1.1.2 coating of Vitronect Petri dishes
Vitronectin (Life technologies) was diluted to 5. mu.g/mL with DMEM/F12, added to the dishes to be coated in the amounts shown in Table 1, incubated at 37 ℃ for 1-2h or overnight at 4 ℃ taking care not to dry the dishes during the incubation period, and the media was discarded from the inoculated cells at the time of use.
TABLE 1 amount of PLO, Lamin or Vitronecin required to coat the dishes
Culture dish specification | Growth area (cm)2) | Amount added (mL) |
6 orifice plate | 10cm2/well | 1mL/well |
12-hole plate | 4cm2/well | 0.4mL/well |
24-hole plate | 2cm2/well | 0.2mL/well |
35mm culture dish | 10cm2 | 1mL |
60mm culture dish | 20cm2 | 2mL |
100mm culture dish | 60cm2 | 6mL |
1.2 basal complete Medium consisting of
Basal medium (volume ratio): 50% DMEM/F12medium and 50% Neurobasal medium.

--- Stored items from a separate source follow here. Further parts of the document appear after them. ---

`src/rtl/dac_cmd_pkg.sv`:
```
`timescale 1ns/1ps
package dac_cmd_pkg;
  localparam int FRAME_W  = 24;
  localparam int DATA_W   = 16;
  localparam int CMD_W    = 4;
  localparam int ZERO_BIT = 20;

  typedef enum logic [CMD_W-1:0] {
    CMD_NOP       = 4'h0,
    CMD_LOAD      = 4'h1,
    CMD_APPLY     = 4'h2,
    CMD_LOAD_APPLY = 4'h3,
    CMD_CTRL      = 4'h4,
    CMD_CLR_CODE  = 4'h7,
    CMD_DAISY_OFF = 4'h9,
    CMD_RD_STAGE  = 4'hA,
    CMD_RD_OUT    = 4'hB,
    CMD_RD_CTRL   = 4'hC,
    CMD_CLR_ALL   = 4'hF
  } cmd_e;
endpackage

```
`src/rtl/dac_frame_rx.sv`:
```
`timescale 1ns/1ps
module dac_frame_rx
  import dac_cmd_pkg::*;
#(
  parameter int SYNC = 2
) (
  input  logic              clk,
  input  logic              rst_n,
  input  logic              sclk,
  input  logic              cs_n,
  input  logic              sdi,
  output logic              shift_en,
  output logic              cs_fall,
  output logic              cs_rise,
  output logic              sdi_q,
  output logic              frm_ok,
  output logic [CMD_W-1:0]  frm_cmd,
  output logic [DATA_W-1:0] frm_data
);
  localparam int KEEP_W = ZERO_BIT + 1;
  localparam int CNT_W  = $clog2(FRAME_W + 2);
  localparam logic [CNT_W-1:0] CNT_FULL = CNT_W'(FRAME_W);
  localparam logic [CNT_W-1:0] CNT_SAT  = CNT_W'(FRAME_W + 1);

  logic [SYNC:0]     sclk_p, cs_p;
  logic [SYNC-1:0]   sdi_p;
  logic [CNT_W-1:0]  edge_cnt;
  logic [KEEP_W-1:0] shreg;
  logic              sel, rise;

  // input synchronisers; sdi delayed to line up with sclk
  always_ff @(posedge clk or negedge rst_n) begin
    if (!rst_n) begin
      sclk_p <= '0;
      cs_p   <= '1;
      sdi_p  <= '0;
    end else begin
      sclk_p <= {sclk_p[SYNC-1:0], sclk};
      cs_p   <= {cs_p[SYNC-1:0], cs_n};
      sdi_p  <= {sdi_p[SYNC-2:0], sdi};
    end
  end

  assign sel      = ~cs_p[SYNC-1];
  assign rise     = sclk_p[SYNC-1] & ~sclk_p[SYNC];
  assign cs_fall  = ~cs_p[SYNC-1] & cs_p[SYNC];
  assign cs_rise  = cs_p[SYNC-1] & ~cs_p[SYNC];
  assign shift_en = rise & sel;
  assign sdi_q    = sdi_p[SYNC-1];

  // edge counter saturates one past a full frame
  always_ff @(posedge clk or negedge rst_n) begin
    if (!rst_n) begin
      edge_cnt <= '0;
      shreg    <= '0;
    end else if (cs_fall) begin
      edge_cnt <= '0;
    end else if (shift_en) begin
      shreg <= {shreg[KEEP_W-2:0], sdi_q};
      if (edge_cnt != CNT_SAT) edge_cnt <= edge_cnt + 1'b1;
    end
  end

  always_ff @(posedge clk or negedge rst_n) begin
    if (!rst_n) begin
      frm_ok   <= 1'b0;
      frm_cmd  <= '0;
      frm_data <= '0;
    end else begin
      frm_ok <= cs_rise && (edge_cnt == CNT_FULL) && !shreg[ZERO_BIT];
      if (cs_rise) begin
        frm_cmd  <= shreg[DATA_W +: CMD_W];
        frm_data <= shreg[DATA_W-1:0];
      end
    end
  end
endmodule

```
`src/rtl/dac_cmd_regs.sv`:
```
`timescale 1ns/1ps
module dac_cmd_regs
  import dac_cmd_pkg::*;
#(
  parameter int RES = 16
) (
  input  logic               clk,
  input  logic               rst_n,
  input  logic               frm_ok,
  input  logic [CMD_W-1:0]   frm_cmd,
  input  logic [DATA_W-1:0]  frm_data,
  output logic [RES-1:0]     dac_code,
  output logic               daisy_en,
  output logic               rb_set,
  output logic [FRAME_W-1:0] rb_word
);
  localparam int PAD = DATA_W - RES;
  localparam int TOP = FRAME_W - DATA_W - CMD_W;

  cmd_e              cmd;
  logic [RES-1:0]    stage_q, out_q, wr_val;
  logic [DATA_W-1:0] ctrl_q, stage_al, out_al, rb_sel;
  logic              is_rb;

  assign cmd = cmd_e'(frm_cmd);

  // resolution variant: where the code sits inside the 16-bit field
  generate
    if (PAD == 0) begin : g_full
      assign wr_val   = frm_data;
      assign stage_al = stage_q;
      assign out_al   = out_q;
    end else begin : g_part
      assign wr_val   = frm_data[DATA_W-1 -: RES];
      assign stage_al = {stage_q, {PAD{1'b0}}};
      assign out_al   = {out_q, {PAD{1'b0}}};
    end
  endgenerate

  always_comb begin
    is_rb  = 1'b0;
    rb_sel = ctrl_q;
    case (cmd)
      CMD_RD_STAGE: begin is_rb = 1'b1; rb_sel = stage_al; end
      CMD_RD_OUT:   begin is_rb = 1'b1; rb_sel = out_al;   end
      CMD_RD_CTRL:  begin is_rb = 1'b1; rb_sel = ctrl_q;   end
      default:      ;
    endcase
  end

  always_ff @(posedge clk or negedge rst_n) begin
    if (!rst_n) begin
      stage_q  <= '0;
      out_q    <= '0;
      ctrl_q   <= '0;
      daisy_en <= 1'b1;
      rb_set   <= 1'b0;
      rb_word  <= '0;
    end else begin
      rb_set <= frm_ok & is_rb;
      if (frm_ok && is_rb) rb_word <= {{TOP{1'b0}}, frm_cmd, rb_sel};
      if (frm_ok) begin
        case (cmd)
          CMD_LOAD:       stage_q <= wr_val;
          CMD_APPLY:      out_q   <= stage_q;
          CMD_LOAD_APPLY: begin stage_q <= wr_val; out_q <= wr_val; end
          CMD_CTRL:       ctrl_q  <= frm_data;
          CMD_CLR_CODE:   begin stage_q <= '0; out_q <= '0; end
          CMD_DAISY_OFF:  daisy_en <= 1'b0;
          CMD_CLR_ALL: begin
            stage_q  <= '0;
            out_q    <= '0;
            ctrl_q   <= '0;
            daisy_en <= 1'b1;
          end
          default: ;
        endcase
      end
    end
  end

  assign dac_code = out_q;
endmodule

```
`src/rtl/dac_sdo_tx.sv`:
```
`timescale 1ns/1ps
module dac_sdo_tx
  import dac_cmd_pkg::*;
(
  input  logic               clk,
  input  logic               rst_n,
  input  logic               shift_en,
  input  logic               cs_fall,
  input  logic               cs_rise,
  input  logic               sdi_q,
  input  logic               daisy_en,
  input  logic               rb_set,
  input  logic [FRAME_W-1:0] rb_word,
  output logic               sdo
);
  logic [FRAME_W-1:0] os, hold;
  logic               pend, rb_act;

  always_ff @(posedge clk or negedge rst_n) begin
    if (!rst_n) begin
      os     <= '0;
      hold   <= '0;
      pend   <= 1'b0;
      rb_act <= 1'b0;
      sdo    <= 1'b0;
    end else begin
      if (rb_set) begin
        pend <= 1'b1;
        hold <= rb_word;
      end else if (cs_fall) begin
        pend <= 1'b0;
      end
      if (cs_fall) rb_act <= pend;
      else if (cs_rise) rb_act <= 1'b0;
      if (cs_fall && pend) os <= hold;
      else if (shift_en) os <= {os[FRAME_W-2:0], sdi_q};
      sdo <= (daisy_en | rb_act) & os[FRAME_W-1];
    end
  end
endmodule

```
`src/rtl/dac_cmd_if.sv`:
```
`timescale 1ns/1ps
module dac_cmd_if
  import dac_cmd_pkg::*;
#(
  parameter int RES  = 16,
  parameter int SYNC = 2
) (
  input  logic           clk,
  input  logic           rst_n,
  input  logic           sclk,
  input  logic           cs_n,
  input  logic           sdi,
  output logic           sdo,
  output logic [RES-1:0] dac_code
);
  logic               shift_en, cs_fall, cs_rise, sdi_q, frm_ok;
  logic [CMD_W-1:0]   frm_cmd;
  logic [DATA_W-1:0]  frm_data;
  logic               daisy_en, rb_set;
  logic [FRAME_W-1:0] rb_word;

  dac_frame_rx #(.SYNC(SYNC)) u_rx (
    .clk(clk), .rst_n(rst_n), .sclk(sclk), .cs_n(cs_n), .sdi(sdi),
    .shift_en(shift_en), .cs_fall(cs_fall), .cs_rise(cs_rise), .sdi_q(sdi_q),
    .frm_ok(frm_ok), .frm_cmd(frm_cmd), .frm_data(frm_data)
  );

  dac_cmd_regs #(.RES(RES)) u_regs (
    .clk(clk), .rst_n(rst_n), .frm_ok(frm_ok), .frm_cmd(frm_cmd),
    .frm_data(frm_data), .dac_code(dac_code), .daisy_en(daisy_en),
    .rb_set(rb_set), .rb_word(rb_word)
  );

  dac_sdo_tx u_tx (
    .clk(clk), .rst_n(rst_n), .shift_en(shift_en), .cs_fall(cs_fall),
    .cs_rise(cs_rise), .sdi_q(sdi_q), .daisy_en(daisy_en), .rb_set(rb_set),
    .rb_word(rb_word), .sdo(sdo)
  );
endmodule

```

The nutrient additive comprises the following components: the nutritional additive comprises the following components in percentage by weight: 10mg/L of human insulin, 50mg/L of vitamin C, 50mg/L of glutathione, 1mg/L of linolenic acid, 20mg/L, N mu M of carnitine-acetylcysteine, 5mg/L of ethanolamine and 1mg/L of linoleic acid.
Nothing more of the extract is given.